The issue of trust between parents and children is particularly problematic for this population.

The parent on his part, sees the child’s filing a complaint as a break in trust. The children see the

parents as violent, and thereby consider them to have broken the unwritten contract for basic

trust in their parents to take care of them, protect them and not be violent towards them.

For example: one of the fathers spoke violently towards his divorcee and included his son with

her as one entity. Another father heard his conversation and remarked to him that his son is just

waiting for him to relate to him with warmth, for a kind word, and he doesn’t see that because he

is busy winning the game. At the next session, following the group discussion, a game was held

and in it, in contrast to his previous declarations in which he stated that he didn’t rely on his son,

he allowed the boy to lead him blindfolded.

Cooperation and encouragement

The last session dealt with washing the dogs. This activity requires cooperation and allowed for

closeness between parents and children, along with a lot of enjoyment.

Afterwards, it was decided that the parents would watch their children riding. This caused much

tension in the children who wanted to impress their parents. Significant effort was needed to

calm things down with the children and to prepare the parents to encourage their children during

their riding and to show enthusiasm.

For example: a father who was distant from his introvert and insecure son, went through a

meaningful process and defined themselves in the final feedback as “team number one in

Israel”. During the sessions it was clear that the child had started to approach his father more and

to share the riding lessons with him. The father on his part enjoyed hearing his son talk about the

experience and expressed a warm and encouraging attitude.

Farewell

The children were restless towards departure, and found it difficult to cooperate, but the parents

were relaxed and tolerant of the children’s behavior.

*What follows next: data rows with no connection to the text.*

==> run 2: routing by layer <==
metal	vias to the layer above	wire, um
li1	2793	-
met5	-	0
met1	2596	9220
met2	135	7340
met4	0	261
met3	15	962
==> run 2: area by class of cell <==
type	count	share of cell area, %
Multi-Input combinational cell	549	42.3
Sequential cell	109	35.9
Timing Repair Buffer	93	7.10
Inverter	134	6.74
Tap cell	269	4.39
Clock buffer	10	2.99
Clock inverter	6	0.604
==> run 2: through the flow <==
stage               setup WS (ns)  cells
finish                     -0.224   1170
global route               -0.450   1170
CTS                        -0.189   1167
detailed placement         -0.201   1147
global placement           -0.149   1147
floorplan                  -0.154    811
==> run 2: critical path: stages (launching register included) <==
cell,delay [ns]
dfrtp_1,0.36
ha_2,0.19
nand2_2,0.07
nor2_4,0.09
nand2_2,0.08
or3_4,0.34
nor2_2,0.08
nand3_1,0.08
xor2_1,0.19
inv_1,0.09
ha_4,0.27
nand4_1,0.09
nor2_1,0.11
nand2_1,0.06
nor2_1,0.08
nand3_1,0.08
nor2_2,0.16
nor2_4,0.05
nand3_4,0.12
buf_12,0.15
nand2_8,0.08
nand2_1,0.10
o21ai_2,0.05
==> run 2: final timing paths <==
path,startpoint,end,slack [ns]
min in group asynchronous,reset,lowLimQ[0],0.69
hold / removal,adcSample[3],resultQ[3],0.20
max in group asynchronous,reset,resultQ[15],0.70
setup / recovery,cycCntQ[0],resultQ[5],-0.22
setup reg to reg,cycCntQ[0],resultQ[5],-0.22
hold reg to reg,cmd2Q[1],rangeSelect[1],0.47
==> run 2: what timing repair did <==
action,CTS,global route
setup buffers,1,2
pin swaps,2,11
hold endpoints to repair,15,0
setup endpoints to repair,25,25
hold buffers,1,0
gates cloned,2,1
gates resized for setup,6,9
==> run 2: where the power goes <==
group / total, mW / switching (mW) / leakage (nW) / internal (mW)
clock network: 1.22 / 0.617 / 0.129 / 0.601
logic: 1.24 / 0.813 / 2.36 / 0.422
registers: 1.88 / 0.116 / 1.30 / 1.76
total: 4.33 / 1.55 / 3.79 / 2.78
$ cat src/rtl/wwc_nvm_decode.sv
// Purpose: Programming and write protection settings from the memory word
// Assumes: Protection bits are active low; word is static
// Notes: Purely combinational; the caller registers the result
`timescale 1ns/1ps
module wwc_nvm_decode (
  input wire logic [15:0] i_cfg,
  input wire logic i_reset_pin_enable,
  input wire logic i_scanner_disable,
  output wwc_pkg::wwc_nvm_out_s o_nvm
);
  import wwc_pkg::*;

  wire logic lowv = i_cfg[WWC_LOWV_BIT];
  wire logic scan = i_cfg[WWC_SCAN_BIT];

  // Low-voltage mode forces the shared pin to reset duty
  assign o_nvm.reset_pin_is_reset = lowv | i_reset_pin_enable;
  assign o_nvm.hv_prog_required = ~lowv;
  assign o_nvm.scanner_enabled = scan & ~i_scanner_disable;
  assign o_nvm.eeprom_wr_block = ~i_cfg[WWC_EEP_BIT];
  assign o_nvm.boot_wr_block = ~i_cfg[WWC_BOOT_BIT];
  assign o_nvm.config_wr_block = ~i_cfg[WWC_CFGP_BIT];
  assign o_nvm.block_wr_block = ~i_cfg[WWC_BLK_LSB +: 4];
endmodule : wwc_nvm_decode
===== config.mk =====
export PLATFORM = sky130hd
export DESIGN_NAME = adc_ready_chain_sync
export DESIGN_NICKNAME = d
export VERILOG_FILES = /design/src/adc_ready_pkg.sv /design/src/result_stream_if.sv /design/src/result_fifo.sv /design/src/adc_ready_chain_sync.sv
export SDC_FILE = /design/constraint.sdc
export NUM_CORES = 1
export LEC_CHECK = 0
export ABC_AREA = 0
export BUFFER_PORTS_ARGS = -buffer_cell sky130_fd_sc_hd__buf_2
export CORE_MARGIN = 2
export CORE_UTILIZATION = 30
export DETAILED_ROUTE_END_ITERATION = 7
export PLACE_DENSITY_LB_ADDON = 0.12
export SLEW_MARGIN = 0
export SYNTH_ARGS = -nofsm -noshare
export SYNTH_HDL_FRONTEND = slang
export SYNTH_SLANG_ARGS = --single-unit

===== constraint.sdc =====
create_clock -name mclk -period 4.25 [get_ports mclk]
set_input_delay 0.425 -clock mclk [delete_from_list [all_inputs] [get_ports mclk]]
set_output_delay 0.425 -clock mclk [all_outputs]
set_load 0.01 [all_outputs]
<file path="src/design/uts_pkg.sv">
// Package for the transfer status FIFO: register offsets, fields, resets.
// Assumes a 32-bit AHB-Lite slave with word-aligned registers.
package uts_pkg;
    localparam logic [7:0]  UTS_OFF_STATUS   = 8'h00;
    localparam logic [7:0]  UTS_OFF_IRQ_FLAG = 8'h04;
    localparam logic [7:0]  UTS_OFF_IRQ_MASK = 8'h08;
    localparam logic [7:0]  UTS_OFF_LEVEL    = 8'h0C;
    localparam int          UTS_ENDP_LSB     = 4;
    localparam int          UTS_DIR_BIT      = 3;
    localparam int          UTS_PPB_BIT      = 2;
    localparam int          UTS_DEPTH        = 4;
    localparam int          UTS_AW           = 2;
    localparam int          UTS_ENTRY_W      = 6;
    localparam int          UTS_IRQ_W        = 2;
    localparam int          UTS_IRQ_TRN      = 0;
    localparam int          UTS_IRQ_OVF      = 1;
    localparam logic [1:0]  UTS_MASK_RST     = 2'h0;
    localparam logic [1:0]  UTS_FLAG_RST     = 2'h0;
    localparam logic [1:0]  UTS_HTRANS_NSEQ  = 2'h2;
    localparam logic [2:0]  UTS_LEVEL_RST    = 3'h0;
endpackage

</file>
<file path="src/design/uts_entry_mem.sv">
// Small entry memory holding queued transfer status words.
// Assumes one write port and one registered read port on i_clk.
`timescale 1ns/1ns
module uts_entry_mem
    import uts_pkg::*;
(
    // Clock and reset
    input  wire logic                   i_clk,
    input  wire logic                   i_sys_rst,
    // Write port
    input  wire logic                   i_wr_en,
    input  wire logic [UTS_AW-1:0]      i_wr_addr,
    input  wire logic [UTS_ENTRY_W-1:0] i_wr_data,
    // Read port
    input  wire logic [UTS_AW-1:0]      i_rd_addr,
    output logic      [UTS_ENTRY_W-1:0] o_rd_data
);
    logic [UTS_ENTRY_W-1:0] mem_ff [UTS_DEPTH];

    always_ff @(posedge i_clk)
    begin
        if (i_wr_en)
        begin
            mem_ff[i_wr_addr] <= i_wr_data;
        end
    end

    // Read data are registered; a fresh write shows up one cycle later.
    always_ff @(posedge i_clk)
    begin
        if (i_sys_rst)
        begin
            o_rd_data <= '0;
        end
        else
        begin
            o_rd_data <= mem_ff[i_rd_addr];
        end
    end
endmodule

</file>
<file path="src/design/uts_status_fifo.sv">
// Transfer completion status FIFO with an AHB-Lite register slave.
// Assumes completion events are one-cycle pulses on i_clk from the engine.
`timescale 1ns/1ns
// Notes on behaviour
// - Status bits 7:4 show the endpoint number of the head entry.
// - Status bit 3 is one for a transmit and zero for a receive.
// - Status bit 2 is one for the odd bank and zero for the even bank.
// - Status bits 31:8 and 1:0 always read as zero.
// - Entries queue in a four-deep FIFO whose head is the status register.
// - Clearing the completion flag pops the head entry.
module uts_status_fifo
    import uts_pkg::*;
(
    // Clock and reset
    input  wire logic        i_clk,
    input  wire logic        i_sys_rst,
    // AHB-Lite slave
    input  wire logic        i_hsel,
    input  wire logic [7:0]  i_haddr,
    input  wire logic [1:0]  i_htrans,
    input  wire logic        i_hwrite,
    input  wire logic [2:0]  i_hsize,
    input  wire logic [31:0] i_hwdata,
    input  wire logic        i_hready,
    output logic      [31:0] o_hrdata,
    output logic             o_hreadyout,
    output logic             o_hresp,
    // Transfer engine completion events
    input  wire logic        i_xfer_done,
    input  wire logic [3:0]  i_xfer_endpoint,
    input  wire logic        i_xfer_tx,
    input  wire logic        i_xfer_odd_bank,
    // Interrupt
    output logic             o_irq
);
    // Queue state, bus phase state and decoded strobes.
    logic [UTS_AW-1:0]      wr_ptr_ff;
    logic [UTS_AW-1:0]      rd_ptr_ff;
    logic [2:0]             level_ff;
    logic [UTS_IRQ_W-1:0]   flag_ff;
    logic [UTS_IRQ_W-1:0]   mask_ff;
    logic                   ph_wr_ff;
    logic                   ph_rd_ff;
    logic [7:0]             ph_addr_ff;
    logic [UTS_ENTRY_W-1:0] head_data;
    logic                   push;
    logic                   pop;
    logic                   full;
    logic                   ap_valid;
    logic                   trn_clr;
    logic [UTS_IRQ_W-1:0]   nxt_flag;
    logic [UTS_AW-1:0]      rd_addr;

    // Next slot of a circular queue pointer; it wraps after the last entry.
    function automatic logic [UTS_AW-1:0] ptr_inc
    (
        input logic [UTS_AW-1:0] ptr
    );
        return UTS_AW'(ptr + 1'b1);
    endfunction

    // High in the data phase of a write to the register at the given offset.
    function automatic logic reg_wr_hit
    (
        input logic       wr,
        input logic [7:0] addr,
        input logic [7:0] offset
    );
        return wr && (addr == offset);
    endfunction

    // A completion that finds all four slots taken is dropped and only
    // raises the overflow flag; the queued entries are left untouched.
    assign full     = (level_ff == 3'(UTS_DEPTH));
    assign ap_valid = i_hsel && i_hready && (i_htrans == UTS_HTRANS_NSEQ);
    assign trn_clr  = reg_wr_hit(ph_wr_ff, ph_addr_ff, UTS_OFF_IRQ_FLAG)
                      && i_hwdata[UTS_IRQ_TRN];
    assign push     = i_xfer_done && !full;
    assign pop      = trn_clr && flag_ff[UTS_IRQ_TRN]
                      && (level_ff != 3'h0);
    // Read the next head early so the data are ready as the pointer moves.
    assign rd_addr  = pop ? ptr_inc(rd_ptr_ff) : rd_ptr_ff;

    // An entry packs endpoint, direction and bank in status field order.
    // A push into an empty queue reaches the head register two cycles
    // later, so a status read must wait for the completion flag first.
    uts_entry_mem uts_entry_mem_inst
    (
        .i_clk     (i_clk),
        .i_sys_rst (i_sys_rst),
        .i_wr_en   (push),
        .i_wr_addr (wr_ptr_ff),
        .i_wr_data ({i_xfer_endpoint, i_xfer_tx, i_xfer_odd_bank}),
        .i_rd_addr (rd_addr),
        .o_rd_data (head_data)
    );

    // FIFO pointers and fill level. A push and a pop in one cycle move both
    // pointers and leave the level unchanged.
    always_ff @(posedge i_clk)
    begin
        if (i_sys_rst)
        begin
            wr_ptr_ff <= '0;
            rd_ptr_ff <= '0;
            level_ff  <= UTS_LEVEL_RST;
        end
        else
        begin
            if (push)
            begin
                wr_ptr_ff <= ptr_inc(wr_ptr_ff);
            end
            if (pop)
            begin
                rd_ptr_ff <= ptr_inc(rd_ptr_ff);
            end
            level_ff <= 3'(level_ff + {2'h0, push} - {2'h0, pop});
        end
    end

    // The completion flag reflects a non-empty FIFO; a new push wins over
    // a clear, and a clear with more entries queued leaves it set.
    always_comb
    begin
        nxt_flag = flag_ff;
        // Writing a one clears that flag bit; writing a zero leaves it.
        // An overflow stays set until software writes a one to its bit.
        if (reg_wr_hit(ph_wr_ff, ph_addr_ff, UTS_OFF_IRQ_FLAG))
        begin
            nxt_flag = flag_ff & ~i_hwdata[UTS_IRQ_W-1:0];
        end
        if (pop && (level_ff > 3'h1))
        begin
            nxt_flag[UTS_IRQ_TRN] = 1'b1;
        end
        if (i_xfer_done)
        begin
            nxt_flag[UTS_IRQ_TRN] = 1'b1;
        end
        if (i_xfer_done && full)
        begin
            nxt_flag[UTS_IRQ_OVF] = 1'b1;
        end
    end

    always_ff @(posedge i_clk)
    begin
        if (i_sys_rst)
        begin
            flag_ff <= UTS_FLAG_RST;
        end
        else
        begin
            flag_ff <= nxt_flag;
        end
    end

    // Mask register and interrupt output.
    always_ff @(posedge i_clk)
    begin
        if (i_sys_rst)
        begin
            mask_ff <= UTS_MASK_RST;
        end
        else if (reg_wr_hit(ph_wr_ff, ph_addr_ff, UTS_OFF_IRQ_MASK))
        begin
            mask_ff <= i_hwdata[UTS_IRQ_W-1:0];
        end
    end

    // The interrupt is a plain level: any unmasked flag holds it high.
    assign o_irq = |(flag_ff & mask_ff);

    // Address phase capture; every access completes with no wait state.
    // The address is taken every cycle; the phase strobes qualify it.
    always_ff @(posedge i_clk)
    begin
        if (i_sys_rst)
        begin
            ph_wr_ff   <= 1'b0;
            ph_rd_ff   <= 1'b0;
            ph_addr_ff <= '0;
        end
        else
        begin
            ph_wr_ff   <= ap_valid && i_hwrite;
            ph_rd_ff   <= ap_valid && !i_hwrite;
            ph_addr_ff <= i_haddr;
        end
    end

    // Every access finishes at once with an OKAY response.
    assign o_hreadyout = 1'b1;
    assign o_hresp     = 1'b0;

    // Read data mux, combinational over registered state in the data phase.
    // Unmapped offsets read as zero, and a read of an empty queue shows a
    // stale or unwritten entry that software must ignore.
    always_comb
    begin
        o_hrdata = 32'h0000_0000;
        if (ph_rd_ff)
        begin
            case (ph_addr_ff)
                UTS_OFF_STATUS:
                begin
                    // Bits outside the three fields keep the zero above.
                    o_hrdata[UTS_ENDP_LSB+3:UTS_ENDP_LSB] =
                        head_data[5:2];
                    o_hrdata[UTS_DIR_BIT] = head_data[1];
                    o_hrdata[UTS_PPB_BIT] = head_data[0];
                end
                UTS_OFF_IRQ_FLAG: o_hrdata[UTS_IRQ_W-1:0] = flag_ff;
                UTS_OFF_IRQ_MASK: o_hrdata[UTS_IRQ_W-1:0] = mask_ff;
                UTS_OFF_LEVEL:    o_hrdata[2:0] = level_ff;
                default:          o_hrdata = 32'h0000_0000;
            endcase
        end
    end
endmodule

</file>
<file path="config.mk">
export PLATFORM = sky130hd
export DESIGN_NAME = uts_status_fifo
export DESIGN_NICKNAME = d
export VERILOG_FILES = /design/src/design/uts_pkg.sv /design/src/design/uts_entry_mem.sv /design/src/design/uts_status_fifo.sv
export SDC_FILE = /design/constraint.sdc
export NUM_CORES = 1
export LEC_CHECK = 0
export BUFFER_PORTS_ARGS = -buffer_cell sky130_fd_sc_hd__buf_2
export CORE_MARGIN = 3
export CORE_UTILIZATION = 51
export CTS_BUF_LIST = sky130_fd_sc_hd__clkbuf_2 sky130_fd_sc_hd__clkbuf_4 sky130_fd_sc_hd__clkbuf_8
export DETAILED_ROUTE_END_ITERATION = 8
export HOLD_SLACK_MARGIN = 0.08
export PLACE_DENSITY = 0.82
export SLEW_MARGIN = 20
export SYNTH_ARGS = -nofsm -noshare
export SYNTH_HDL_FRONTEND = slang
export SYNTH_SLANG_ARGS = --single-unit
</file>
<file path="constraint.sdc">
create_clock -name i_clk -period 2.5 [get_ports i_clk]
set_input_delay 0.375 -clock i_clk [delete_from_list [all_inputs] [get_ports i_clk]]
set_output_delay 0.375 -clock i_clk [all_outputs]
set_load 0.02 [all_outputs]
</file>
# Word level (Yosys, flattened, before mapping)
# Memories as Yosys holds them, arrays and structs flattened. A register that Yosys moved wholly into a read port is not among the register bits.
# Cells that the tools add are included.
# totals
ramBits	24
wordCells	53
reg_bits	21
mem_count	1
# mem_list
memory	words	word_bits	rd	rd_clocked_by_memory_dff	wr	line	source
uts_entry_mem_inst.mem_ff	4	6	1	1	1	uts_entry_mem.sv:18	logic [UTS_ENTRY_W-1:0] mem_ff [UTS_DEPTH];
# classes
n_bitwise	3
order_cmp	1
n_reduce_logical	19
mux	11
n_addsub	4
eq_ne	5
# op_table
op	count
equality test 8 x 4 -> 1 bit (second input constant)	2
logical AND 1 bit	12
equality test 8 x 3 -> 1 bit (second input constant)	1
logical NOT 8 bit	1
2-to-1 mux 8 bit	1
one-hot mux 2 bit (3 select lines)	1
nonzero test 3 bit	2
2-to-1 mux 1 bit	5
2-to-1 mux 5 bit	1
adder 2 x 1 -> 2 bit (second input constant)	2
bitwise AND 2 bit	2
2-to-1 mux 2 bit	2
adder 3 x 1 -> 3 bit	1
equality test 3 bit (second input constant)	1
> comparator 3 x 1 -> 1 bit (second input constant)	1
subtractor 3 x 1 -> 3 bit	1
equality test 2 bit (second input constant)	1
logical NOT 1 bit	2
NOT 2 bit	1
one-hot mux 1 bit (2 select lines)	1
nonzero test 2 bit	1
OR reduction 2 bit	1

# Depth between registers and ports, before layout
# logic_depth
depth_word	8
mapped_depth	10
ltp_nobuf	8

# Modules after synthesis
# From an unflattened synthesis, not the netlist that was laid out.
# unflattened
hier_cells	189
area_unflattened_um2	2260.9
# by_module_without_submodules
mod	cells_each	instances	area_each_um2
uts_status_fifo	132	1	1204.9
uts_entry_mem	57	1	1056.0

# Worst setup path after synthesis
# Ideal clock, no wire load.
# synth_timing
path_kind	register -> register
start	register ph_addr_ff[5]
end	register level_ff[1]
stages_incl_launch_ff	9
setup_ns	0.128
setup_slack_ns	0.434
arrival_ns	1.938
cell_sequence	dfxtp_1 nor4_4 and4_4 buf_6 nand2b_1 nand2_1 ha_1 fa_1 nor2b_1
# synth_via
elab_chain_cells	6
# synth_rtl
element	line	source
from (decl)	uts_status_fifo.sv:44	logic [7:0] ph_addr_ff;
from (signal assigned)	uts_status_fifo.sv:189	ph_addr_ff <= i_haddr;
equality test 8 x 3 -> 1 bit	uts_status_fifo.sv:69	return wr && (addr == offset);
logical AND 1 bit	uts_status_fifo.sv:69	
logical AND 1 bit	uts_status_fifo.sv:77	&& i_hwdata[UTS_IRQ_TRN];
logical AND 1 bit	uts_status_fifo.sv:79	assign pop = trn_clr && flag_ff[UTS_IRQ_TRN]
logical AND 1 bit	uts_status_fifo.sv:80	&& (level_ff != 3'h0);
subtractor 3 x 1 -> 3 bit	uts_status_fifo.sv:118	level_ff <= 3'(level_ff + {2'h0, push} - {2'h0, pop});
to (signal assigned)	uts_status_fifo.sv:118	
to (decl)	uts_status_fifo.sv:39	logic [2:0] level_ff;
# No other way between the ends.
# A chain may end at the register's enable or synchronous reset.

# Worst setup path in the final report
# layout_timing
start	register ph_addr_ff[6]
end	output port o_hrdata[7]
# layout_via
elab_chain_cells	3
# layout_rtl
element	line	source
logical NOT 8 bit	uts_status_fifo.sv:205	case (ph_addr_ff)
2-to-1 mux 5 bit	uts_status_fifo.sv:205	
2-to-1 mux 8 bit	uts_status_fifo.sv:203	if (ph_rd_ff)
to (decl)	uts_status_fifo.sv:25	output logic [31:0] o_hrdata,
# No other way between the ends.

==> flow_metrics.env <==
export IMPL_dp_hpwl_mm=3.14
export IMPL_dr_first_iter_drc_count=97
export IMPL_worst_ep_arrival_time_ns=1.85
export IMPL_worst_setup_path_start_kind="flop"
export IMPL_totalWireLength_mm=4.27
export IMPL_cts_sinks=51
export IMPL_fin_crit_ns=2.22
export IMPL_root_buffer="clkbuf_8"
export IMPL_drv_slew=0
export IMPL_ff_latch_area_um2=1260
export IMPL_synth_distinct_cells=41
export IMPL_dp_slack_ns=0.430
export IMPL_critPathKind="reg -> out"
export IMPL_fillerInstances=360
export IMPL_final_common_cell="buf_2"
export IMPL_ys_top_cells_by_area="edfxtp_1 (29%), dfxtp_1 (22%), mux2i_1 (11%)"
export IMPL_fin_setup_tns_ns=0
export IMPL_synth_top_area_share_pct=28.7
export IMPL_reg2reg_slack_ns=0.48
export IMPL_grt_remaining_overflow=0
export IMPL_cts_tree="done"
export IMPL_cts_made_buffers=5
export IMPL_fmax_mhz=450
export IMPL_end_kind="primary output"
export IMPL_num_rows=24
export IMPL_period_share_pct=88.9
export IMPL_ant_nets=0
export IMPL_n_antenna_cell=0
export IMPL_cts_htree_levels=2
export IMPL_r2r_cells=8
export IMPL_drt_pass1_iter_count=4
export IMPL_final_cell_mix="buf_2 (32), mux2i_1 (27), dfxtp_1 (27)"
export IMPL_vias=1607
export IMPL_netlist_area_um2=2510
export IMPL_clock_latency_ns=0.31
export IMPL_hold_end="ph_rd_ff"
export IMPL_finClkSkew_ns=0.00841
export IMPL_setup_viol=0
export IMPL_cp_max_fo=6
export IMPL_nets=325
export IMPL_r2r_start="level_ff[0]"
export IMPL_ys_warn_count=0
export IMPL_avgRoutedWirePerCell_um=13.1
export IMPL_grt_max_degree=23
export IMPL_hp_class="in -> reg"
export IMPL_syn_avg_cell_area_um2=11.1
export IMPL_peakVddDrop_v=0.000413
export IMPL_grt_pass1_vias=1484
export IMPL_status="finished clean"
export IMPL_synth_top_cell_by_area="edfxtp_1"
export IMPL_p_per_area_nw_per_um2=648
export IMPL_cap_viol_max_count=0
export IMPL_die_h_um=76.1
export IMPL_ios=92
export IMPL_clockBufferDepth=2
export IMPL_drc=0
export IMPL_multi_input_area_um2=1080
export IMPL_setup_ws_ns=0.278
export IMPL_area_delta_synth_final_pct=9.43
export IMPL_p_leak_nw=1.08
export IMPL_ys_seq_area_share_pct=50.3
export IMPL_hold_depth=2
export IMPL_rr_endpoint="level_ff[2]"
export IMPL_viasPerCell=4.93
export IMPL_min_from="i_hwrite"
export IMPL_syn_inst=225
export IMPL_finalHoldViolCount=0
export IMPL_initial_utilization_pct=55.3
export IMPL_track_usage_pct=15.0
export IMPL_gp_congestion=0.811
export IMPL_grt_pass1_wl_mm=6.90
export IMPL_worstPathRequired_ns=2.12
export IMPL_port_buffers=32
export IMPL_antenna_found_initial=0
export IMPL_dieArea_um2=5790
export IMPL_grt_setup_unrepaired="no"
export IMPL_path_clk_slew_ns=0.09
export IMPL_die_w_um=76.1
export IMPL_cts_hold_buf=0
export IMPL_final_layout_size_suffix_gt1_share_pct=20.7
export IMPL_core_um2=4530
export IMPL_ys_seq_elements=51
[registers in the layout (all words and copies together) (netlist names)]
register	cells
uts_entry_mem_inst.mem_ff	24
ph_addr_ff	8
uts_entry_mem_inst.o_rd_data	6
level_ff	3
flag_ff	2
mask_ff	2
rd_ptr_ff	2
wr_ptr_ff	2
ph_rd_ff	1
ph_wr_ff	1
[where the power goes]
| part | leakage [nW] | switching, W | internal (W) | total [W] |
|---|---|---|---|---|
| registers | 0.443 | 0.0000516 | 0.000957 | 0.00101 |
| logic | 0.586 | 0.000163 | 0.000111 | 0.000274 |
| clock network | 0.0491 | 0.000288 | 0.000206 | 0.000494 |
| total | 1.08 | 0.000502 | 0.00127 | 0.00178 |
[critical path, stage by stage (launching register included)]
cell,delay (ns)
dfxtp_1,0.34
nor4_4,0.25
buf_4,0.19
nand3_1,0.15
nor3_1,0.17
buf_4,0.15
and2_1,0.12
buf_2,0.16
[logic make-up (layout without fill, tap and decap cells)]
kind of cell	Yosys count	after routing	share of synthesized area, %
DFF	51	51	50.3
other	2	26	0.300
xor gates and xnor gates	2	2	0.699
buffers and inverters	40	52	10.3
adders and majority gates	8	8	4.29
muxes	29	29	11.7
and+or+nand+nor	75	75	17.4
AOI/OAI and AO/OA	18	18	5.09
[synth_stat cells]
cell and number:
dfxtp_1 27, mux2i_1 27, buf_4 26, edfxtp_1 24, nor2_1 24, nor2b_1 11, and2_1 9, ha_1 7
nand2_1 7, or3_1 7, inv_1 6, a21oi_1 5, clkbuf_1 5, o311ai_0 4, a22oi_1 3, conb_1 2
mux2_2 2, nand2b_1 2, nand3_1 2, nand4_1 2, o21ai_0 2, o311ai_1 2, a22o_1 1, a32oi_1 1
and3_1 1, and4_4 1, and4b_1 1, buf_2 1, buf_6 1, clkbuf_2 1, fa_1 1, nand4_2 1
nand4b_1 1, nor3_1 1, nor3b_2 1, nor4_4 1, nor4bb_1 1, or2_2 1, or3_4 1, xnor2_1 1
xor2_1 1
[per-stage QoR]
stage                     utilization, %  hold WS, ns  instances  total power [W]  cell area, um^2
after floorplan                        -        0.447        249          0.00125             2600
after global placement              58.3        0.463        317          0.00127             2640
after detailed placement            58.3        0.480        317          0.00130             2640
after CTS                           60.3        0.223        325          0.00178             2740
after global routing                60.5        0.220        326          0.00186             2740
final                               60.5        0.228        326          0.00178             2740
[worst max-delay path by stage]
stage	start	endpoint	slack [ns]	cells past startpoint
final	ph_addr_ff[6]	o_hrdata[7]	0.28	7
after global routing	ph_addr_ff[6]	o_hrdata[7]	0.12	7
after CTS	ph_addr_ff[5]	o_hrdata[7]	0.13	6
after detailed placement	ph_addr_ff[5]	level_ff[1]	0.43	7
after global placement	ph_addr_ff[5]	o_hrdata[3]	0.46	6
after floorplan	ph_addr_ff[5]	level_ff[1]	0.43	8
[layout make-up]
cell class	instances	share of cell area [%]
inverters	6	0.821
clock inverters	3	0.958
flip-flops and latches	51	46.0
multi-input cells	158	39.3
clock buffers	5	2.51
repair buffers	38	7.48
well taps	65	2.96
[what timing repair did]
item,4_1_cts,5_1_grt
resized for setup,0,0
endpoints found under the setup margin,0,5
buffers inserted,0,1
[per-layer routing]
layer	part of all wire [%]	global-route usage (%)
met5	0	0
met2	48	26.2
met3	7.2	4.73
met4	1.7	5.98
met1	43	17.1
Note: power is estimated with default switching activity, not from simulation.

The families and many friends were invited to the festive farewell ceremony. The children had

fun and proudly showed the guests their achievements in riding, and there was a performance,

medals and certificates of appreciation were distributed.

In summary

Throughout the process, we saw how therapeutic riding and dog training advanced the desirable

connections and social behavior of parents and children, reducing anxieties and fears and

feelings of loneliness, and served as a source of self confidence. The pleasant contact working

with the dogs, allowed for another channel of physical communication to replace the violent

contact. This therapy increases the feeling of capability in people. The work helped cope with

frustration and accepting an animal even if it doesn’t comply with the instructions given to it. It

helped parents learn how they can tame by reinforcing positive behavior and applying it to

raising their children. They learned to develop patience, to cope with frustrations and to accept

the children even if they didn’t obey them. We are hopeful that this feeling will stay with the

participants after this process and will enable the families to do well in the long run.